▶ ABOUT THIS TASK:
Copy every entry. Do not alter a single word.

(Stored data)

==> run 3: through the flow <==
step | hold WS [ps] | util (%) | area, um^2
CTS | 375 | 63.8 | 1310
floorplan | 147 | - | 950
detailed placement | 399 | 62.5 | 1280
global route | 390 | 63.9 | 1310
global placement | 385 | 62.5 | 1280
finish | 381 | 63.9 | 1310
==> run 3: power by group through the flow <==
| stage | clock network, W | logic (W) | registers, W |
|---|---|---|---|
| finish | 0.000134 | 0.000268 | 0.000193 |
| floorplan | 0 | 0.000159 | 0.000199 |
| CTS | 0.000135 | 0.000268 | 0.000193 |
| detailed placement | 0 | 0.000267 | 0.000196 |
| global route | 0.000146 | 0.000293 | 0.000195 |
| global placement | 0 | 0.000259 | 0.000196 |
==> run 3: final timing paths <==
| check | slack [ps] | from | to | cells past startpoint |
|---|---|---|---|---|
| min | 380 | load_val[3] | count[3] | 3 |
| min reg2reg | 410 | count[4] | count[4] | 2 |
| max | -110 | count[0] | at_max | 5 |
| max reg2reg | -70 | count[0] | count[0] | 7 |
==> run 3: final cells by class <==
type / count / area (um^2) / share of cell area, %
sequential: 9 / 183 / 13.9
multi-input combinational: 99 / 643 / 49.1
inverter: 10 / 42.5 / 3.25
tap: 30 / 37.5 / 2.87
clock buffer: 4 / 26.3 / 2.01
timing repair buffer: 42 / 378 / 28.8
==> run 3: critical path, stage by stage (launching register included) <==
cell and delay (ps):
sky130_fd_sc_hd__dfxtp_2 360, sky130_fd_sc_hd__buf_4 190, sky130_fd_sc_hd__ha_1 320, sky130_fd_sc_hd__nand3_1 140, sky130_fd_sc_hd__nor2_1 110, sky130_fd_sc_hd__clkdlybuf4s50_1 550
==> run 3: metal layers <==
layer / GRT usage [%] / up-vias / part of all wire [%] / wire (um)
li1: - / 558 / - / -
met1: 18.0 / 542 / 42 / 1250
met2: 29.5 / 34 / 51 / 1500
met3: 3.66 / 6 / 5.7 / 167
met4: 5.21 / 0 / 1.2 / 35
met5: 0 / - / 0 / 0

▶ ANSWER FOR THIS EXERCISE:
==> run 3: through the flow <==
step | hold WS [ps] | util (%) | area, um^2
CTS | 375 | 63.8 | 1310
floorplan | 147 | - | 950
detailed placement | 399 | 62.5 | 1280
global route | 390 | 63.9 | 1310
global placement | 385 | 62.5 | 1280
finish | 381 | 63.9 | 1310
==> run 3: power by group through the flow <==
| stage | clock network, W | logic (W) | registers, W |
|---|---|---|---|
| finish | 0.000134 | 0.000268 | 0.000193 |
| floorplan | 0 | 0.000159 | 0.000199 |
| CTS | 0.000135 | 0.000268 | 0.000193 |
| detailed placement | 0 | 0.000267 | 0.000196 |
| global route | 0.000146 | 0.000293 | 0.000195 |
| global placement | 0 | 0.000259 | 0.000196 |
==> run 3: final timing paths <==
| check | slack [ps] | from | to | cells past startpoint |
|---|---|---|---|---|
| min | 380 | load_val[3] | count[3] | 3 |
| min reg2reg | 410 | count[4] | count[4] | 2 |
| max | -110 | count[0] | at_max | 5 |
| max reg2reg | -70 | count[0] | count[0] | 7 |
==> run 3: final cells by class <==
type / count / area (um^2) / share of cell area, %
sequential: 9 / 183 / 13.9
multi-input combinational: 99 / 643 / 49.1
inverter: 10 / 42.5 / 3.25
tap: 30 / 37.5 / 2.87
clock buffer: 4 / 26.3 / 2.01
timing repair buffer: 42 / 378 / 28.8
==> run 3: critical path, stage by stage (launching register included) <==
cell and delay (ps):
sky130_fd_sc_hd__dfxtp_2 360, sky130_fd_sc_hd__buf_4 190, sky130_fd_sc_hd__ha_1 320, sky130_fd_sc_hd__nand3_1 140, sky130_fd_sc_hd__nor2_1 110, sky130_fd_sc_hd__clkdlybuf4s50_1 550
==> run 3: metal layers <==
layer / GRT usage [%] / up-vias / part of all wire [%] / wire (um)
li1: - / 558 / - / -
met1: 18.0 / 542 / 42 / 1250
met2: 29.5 / 34 / 51 / 1500
met3: 3.66 / 6 / 5.7 / 167
met4: 5.21 / 0 / 1.2 / 35
met5: 0 / - / 0 / 0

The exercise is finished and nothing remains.